Nevertheless, the ruling elite still fears the anger and opposition of the masses exploding beyond the limitations set by these movements. The same Far Eastern Economic Review article continued, "Filipinos of all stripes are sceptical about Arroyo's so-called new administration - dominated by faces from the past, politicians who had a chance to govern and, in the eyes of many, failed to prove themselves". Amongst those familiar faces is an economics minister, Alberto Romulo, who has already announced a package of cuts along the lines demanded by the IMF.

 

Arroyo has announced she is in 'peace mode', offering talks with two guerrilla armies still fighting the Filipino Army in the countryside. She has also called, via the Federation of Philippine Industries, for employers to hold fire on redundancies for the moment, hoping the move would 'make it harder for militants to get labourers on the streets', as the Far Eastern Economic Review puts it. On the burning issue of land reform, the new president is hoping to reach some form of compromise by appointing a well-known trade union leader to the job of agriculture minister.

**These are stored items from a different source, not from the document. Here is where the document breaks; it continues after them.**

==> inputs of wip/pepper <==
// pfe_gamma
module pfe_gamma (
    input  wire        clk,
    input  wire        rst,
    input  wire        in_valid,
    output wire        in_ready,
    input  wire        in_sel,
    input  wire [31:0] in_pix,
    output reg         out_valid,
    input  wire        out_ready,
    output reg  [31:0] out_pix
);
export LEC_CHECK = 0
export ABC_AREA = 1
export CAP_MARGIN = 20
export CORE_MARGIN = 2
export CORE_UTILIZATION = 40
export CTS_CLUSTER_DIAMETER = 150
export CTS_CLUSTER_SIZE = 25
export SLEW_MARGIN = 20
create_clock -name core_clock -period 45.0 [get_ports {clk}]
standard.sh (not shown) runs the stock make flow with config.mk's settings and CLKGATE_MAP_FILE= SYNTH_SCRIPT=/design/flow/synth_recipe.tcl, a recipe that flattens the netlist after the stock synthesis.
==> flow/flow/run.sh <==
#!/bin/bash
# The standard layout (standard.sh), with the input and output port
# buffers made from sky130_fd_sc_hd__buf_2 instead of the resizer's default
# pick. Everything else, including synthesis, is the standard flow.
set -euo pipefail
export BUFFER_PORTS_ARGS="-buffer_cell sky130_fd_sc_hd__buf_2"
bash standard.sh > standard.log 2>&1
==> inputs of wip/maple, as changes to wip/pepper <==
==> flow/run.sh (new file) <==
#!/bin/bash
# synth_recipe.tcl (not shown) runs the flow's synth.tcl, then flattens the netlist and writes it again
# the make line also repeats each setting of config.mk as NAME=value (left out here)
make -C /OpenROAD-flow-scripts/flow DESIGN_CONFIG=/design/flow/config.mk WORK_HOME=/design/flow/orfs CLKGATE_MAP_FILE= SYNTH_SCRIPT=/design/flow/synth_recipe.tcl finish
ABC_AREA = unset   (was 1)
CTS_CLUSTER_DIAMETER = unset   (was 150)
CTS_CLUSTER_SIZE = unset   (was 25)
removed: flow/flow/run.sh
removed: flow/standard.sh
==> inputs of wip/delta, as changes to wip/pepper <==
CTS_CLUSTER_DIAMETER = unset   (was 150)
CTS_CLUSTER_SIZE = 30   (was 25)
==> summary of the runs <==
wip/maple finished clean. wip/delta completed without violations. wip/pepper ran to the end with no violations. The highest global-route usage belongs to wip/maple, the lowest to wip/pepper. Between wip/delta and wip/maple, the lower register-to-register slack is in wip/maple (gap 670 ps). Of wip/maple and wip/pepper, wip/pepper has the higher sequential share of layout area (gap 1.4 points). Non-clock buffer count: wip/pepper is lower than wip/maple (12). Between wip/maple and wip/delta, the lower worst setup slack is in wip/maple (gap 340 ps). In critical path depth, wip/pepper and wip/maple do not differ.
What follows belongs to an exercise in optimizing a design on an open flow for small area, a short achievable clock period and few clock cycles per item; a production flow would make more cautious choices. The RTL was checked by simulation tests, not by an equivalence proof against the original design. Power figures rest on the tool's default switching activity, not on a simulated workload.

==> inputs of fjord <==
// bcu
module bcu (
    input  wire         clk,
    input  wire         rst,             
    input  wire         cmd_valid,
    output wire         cmd_ready,
    input  wire [127:0] cmd,
    output wire         rsp_valid,
    input  wire         rsp_ready,
    output wire [127:0] rsp
);
clock: 12.0 ns
lec_check: 0
abc_area: 1
cap_margin: 30
core_margin: 2
core_utilization: 40
setup_slack_margin: 5
slew_margin: 20
tns_end_percent: 0
standard.sh (not shown) runs the stock make flow with config.mk's settings and CLKGATE_MAP_FILE= SYNTH_SCRIPT=/design/flow/synth_recipe.tcl, a recipe that flattens the netlist after the stock synthesis.
==> flow/flow/run.sh <==
#!/bin/bash
# Layout flow: the standard flow (standard.sh), except that
#  - synthesis maps the logic with the ABC script in flow/abc_area.script
#    (an area-oriented mapping) instead of ORFS's; the registers and every
#    other synthesis step are the standard synthesis's;
#  - the port buffers are sky130_fd_sc_hd__buf_1 (ORFS picks a delay cell);
set -euo pipefail
here=$(pwd)
rm -rf "$here/cs_scripts"
cp -r "$FLOW_HOME/scripts" "$here/cs_scripts"
cp "$here/flow/abc_area.script" "$here/cs_scripts/abc_area.script"
bash standard.sh SCRIPTS_DIR="$here/cs_scripts" ABC_AREA=1 synth > "$here/synth.log" 2>&1
bash standard.sh "BUFFER_PORTS_ARGS=-buffer_cell sky130_fd_sc_hd__buf_1" SETUP_SLACK_MARGIN=6 finish > "$here/layout.log" 2>&1
==> flow/flow/abc_area.script <==
strash
&get -n
&fraig -x
&put
scorr
dc2
strash
&get -n
&synch2
&nf -R 1000
&put
buffer -c
topo
stime -c
upsize -c
dnsize -c
==> inputs of willow, as changes to fjord <==
--- a/flow/design.v
+++ b/flow/design.v
@@ -128,15 +128,27 @@
         begin
             oh = 8'd1 << b[2:0];
             c  = ~|(oh & ((8'd2 << j) - 8'd1));      
             r  = {b[4] ^ (b[3] & c), b[3] ^ c};
             rowoh = {r == 2'd3, r == 2'd2, r == 2'd1, r == 2'd0};
         end
     endfunction
+    wire [63:0] pwin;                    
     genvar gj;
+    generate
+        for (gj = 0; gj < 8; gj = gj + 1) begin : g_pbank
+            wire [3:0] proh = rowoh(pos[7:3], gj);
+            assign pwin[8*gj +: 8] = ({8{proh[0]}} & mem[      8*gj +: 8]) |
+                                     ({8{proh[1]}} & mem[ 64 + 8*gj +: 8]) |
+                                     ({8{proh[2]}} & mem[128 + 8*gj +: 8]) |
+                                     ({8{proh[3]}} & mem[192 + 8*gj +: 8]);
+        end
+    endgenerate
+    wire [127:0] prot_sh = {pwin, pwin} >> pos[5:0];
+    wire [10:0]  pfield  = prot_sh[10:0];    
     wire [4:0] wb_p = pos[7:3];
     wire [4:0] wb_o = c_off[7:3];
     wire [4:0] wb_b = c_off[4:0];
     wire [4:0] wb_l = len[4:0];
     wire [5:0] amt  = ({6{s_p}} & pos[5:0]) | ({6{s_o}} & c_off[5:0]) |
                       ({6{s_b}} & {c_off[2:0], 3'b000}) | ({6{s_l}} & {len[2:0], 3'b000});
     wire [3:0]  roh [0:7];
@@ -220,16 +232,16 @@
     wire ok_p1  = rd_ok(hi_p1,  p8lo[7:0],  len);
     wire ok_p2  = rd_ok(hi_p2,  p11lo[7:0], len);
     wire ok_off = rd_ok(hi_off, c_off[7:0], len);
     wire [6:0] gl_p2  = grown(p11lo[7:0], len);
     wire [6:0] gl_off = grown(c_off[7:0], len);
     wire ovf_p2  = hi_p2  || (gl_p2  > CAP);
     wire ovf_off = hi_off || (gl_off > CAP);
-    wire [7:0]  d_id = rd_win[7:0];
-    wire [2:0]  d_sz = rd_win[10:8];
+    wire [7:0]  d_id = pfield[7:0];
+    wire [2:0]  d_sz = pfield[10:8];
     reg  [31:0] d_vmask;
     always @* begin
         case (d_sz)
             3'd0: d_vmask = 32'h0000_0000;
             3'd1: d_vmask = 32'h0000_0001;
             3'd2: d_vmask = 32'h0000_0003;
             3'd3: d_vmask = 32'h0000_000F;
@@ -434,23 +446,26 @@
                 n_x      = {24'd0, c_off};
             end else
                 n_x = {48'd0, rd_win[7:0]};
         end
     end
     wire do_write = take & n_write;
     wire do_clear = rst | (take & n_clear);
-    wire [63:0] wr_merged = do_clear ? 64'd0 : ((wr_rot & wr_mask) | (bankwin & ~wr_mask));
-    genvar gr;
+    genvar gr, gk;
     generate
         for (gr = 0; gr < 4; gr = gr + 1) begin : g_row
             for (gj = 0; gj < 8; gj = gj + 1) begin : g_col
-                wire hit = do_clear | (do_write & roh[gj][gr]);
-                always @(posedge clk) begin
-                    if (hit)
-                        mem[64*gr + 8*gj +: 8] <= wr_merged[8*gj +: 8];
+                wire hit = do_write && roh[gj][gr];
+                for (gk = 0; gk < 8; gk = gk + 1) begin : g_bit
+                    always @(posedge clk) begin
+                        if (do_clear)
+                            mem[64*gr + 8*gj + gk] <= 1'b0;
+                        else if (hit && wr_mask[8*gj + gk])
+                            mem[64*gr + 8*gj + gk] <= wr_rot[8*gj + gk];
+                    end
                 end
             end
         end
     endgenerate
     always @(posedge clk) begin
         if (rst) begin
             rv        <= 1'b0;
==> flow/run.sh (new file) <==
#!/bin/bash
# synth_recipe.tcl (not shown) runs the flow's synth.tcl, then flattens the netlist and writes it again
# the make line also repeats each setting of config.mk as NAME=value (left out here)
make -C /OpenROAD-flow-scripts/flow DESIGN_CONFIG=/design/flow/config.mk WORK_HOME=/design/flow/orfs CLKGATE_MAP_FILE= SYNTH_SCRIPT=/design/flow/synth_recipe.tcl finish
- ABC_AREA: 1 -> unset
- CAP_MARGIN: 30 -> 20
- CORE_UTILIZATION: 40 -> 50
- TNS_END_PERCENT: 0 -> unset
removed: flow/flow/run.sh
removed: flow/flow/abc_area.script
removed: flow/standard.sh
==> inputs of lagoon, as changes to fjord <==
==> flow/flow/run.sh (replaced) <==
#!/bin/bash
# Layout flow: the standard flow, except that synthesis maps the logic with
# the ABC script in flow/abc_area.script (an area-oriented mapping) instead of
# ORFS's. Everything else, including the registers, is the standard synthesis.
set -euo pipefail
here=$(pwd)
rm -rf "$here/cs_scripts"
cp -r "$FLOW_HOME/scripts" "$here/cs_scripts"
cp "$here/flow/abc_area.script" "$here/cs_scripts/abc_area.script"
bash standard.sh SCRIPTS_DIR="$here/cs_scripts" ABC_AREA=1 synth > "$here/synth.log" 2>&1
bash standard.sh > "$here/layout.log" 2>&1
==> flow/flow/abc_area.script (replaced) <==
strash
&get -n
&fraig -x
&put
scorr
dc2
strash
&get -n
&dch -f
&nf
&put
buffer -c
topo
stime -c
upsize -c
dnsize -c
==> inputs of sierra, as changes to fjord <==
==> flow/flow/run.sh (replaced) <==
#!/bin/bash
# Layout flow: the standard flow (standard.sh), except that
#  - synthesis maps the logic with the ABC script in flow/abc_area.script
#    (an area-oriented mapping) instead of ORFS's; the registers and every
#    other synthesis step are the standard synthesis's;
#  - the port buffers are sky130_fd_sc_hd__buf_1 (ORFS picks a delay cell).
# Each step's full output goes to a log file in this folder (and ORFS's own
# logs under orfs/logs).
set -euo pipefail
here=$(pwd)
rm -rf "$here/cs_scripts"
cp -r "$FLOW_HOME/scripts" "$here/cs_scripts"
cp "$here/flow/abc_area.script" "$here/cs_scripts/abc_area.script"
bash standard.sh SCRIPTS_DIR="$here/cs_scripts" ABC_AREA=1 synth > "$here/synth.log" 2>&1
bash standard.sh "BUFFER_PORTS_ARGS=-buffer_cell sky130_fd_sc_hd__buf_1" finish > "$here/layout.log" 2>&1
==> flow/flow/abc_area.script (replaced) <==
strash
&get -n
&fraig -x
&put
scorr
dc2
strash
&get -n
&dc2
&synch2
&nf -R 1000
&put
buffer -c
topo
stime -c
upsize -c
dnsize -c
- CTS_BUF_LIST: unset -> sky130_fd_sc_hd__clkbuf_4
==> run summary <==
- Leaving out fill and tap cells, the most frequent cells in the layout are 589 x nand2_1, 475 x nor2_1, 329 x a21oi_1, 325 x edfxtp_1, 292 x o21ai_0.
- Summing all multi-input logic gate instances after layout gives 22,700 sq um.
- The core region area is 84,900 sq um.
- The number of tap cells inserted is 1,144.
- The critical path starts at cmd[79].
- The total leakage power is 15.2 nW.
- The power dissipated in sequential cells is 1.72 mW.
- For met3 alone, demand over resource in global routing was 8.45%.
- The run finished with no timing, DRC or antenna violations.
- The minimum setup slack in the final design is 4.85 ns.
- For the final database, setup skew stands at 0.106 ns.
- The die outline height is 296 um.
- The internal power of the cells totals 2.82 mW.
That was sierra.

The Philippine economy, one of the worst hit by the late-1990s regional economic crisis, has also been affected by the months-long political crisis. The initial euphoria at Arroyo's victory, shown on the Manila stock market by a record leap in share values and by a sharp recovery of the value of the peso, will quickly dissipate. The budget deficit is swelling towards 200 billion pesos (nearly $4bn) and the new government, which has made promises to the poor, will be unlikely to reduce that, at least in the early days.

The recession starting in the USA will have a devastating effect on the country's industrial base. The US is the major market for Philippines exports. The money to cover the country's public debt and much of the private debt comes from the USA. A large part of the country's industry is US-owned or under contract to US firms. All this means the Philippines economy is one of the first to flounder as the US goes into a down-turn.

 

While hoping for the best, Gloria Macapagal Arroyo must be preparing for the worst. Attempting to resolve the huge economic problems facing the country in the interests of the property-owning classes she represents, cannot be postponed indefinitely. Her chances of surviving the full, double term as president, especially in the turmoil that will hit the country along with world recession, are slim.

The probability of the people of the Philippines having to come onto the streets once more, and in the not too distant future, are strong. Unless the movements of workers and youth can produce a revolutionary socialist leadership prepared to fight the class war to a conclusion, they will find themselves fighting a 'People Power' lll, lV, V, and so on!

Time and again, movements of revolutionary proportions will see the oppressed masses robbed of the political and economic power they need in order to transform their lives. Nothing short of a socialist alternative will bring the working and poor people the full fruits of all their struggles - in the Philippines, in the neighbouring Asian states or anywhere in the world.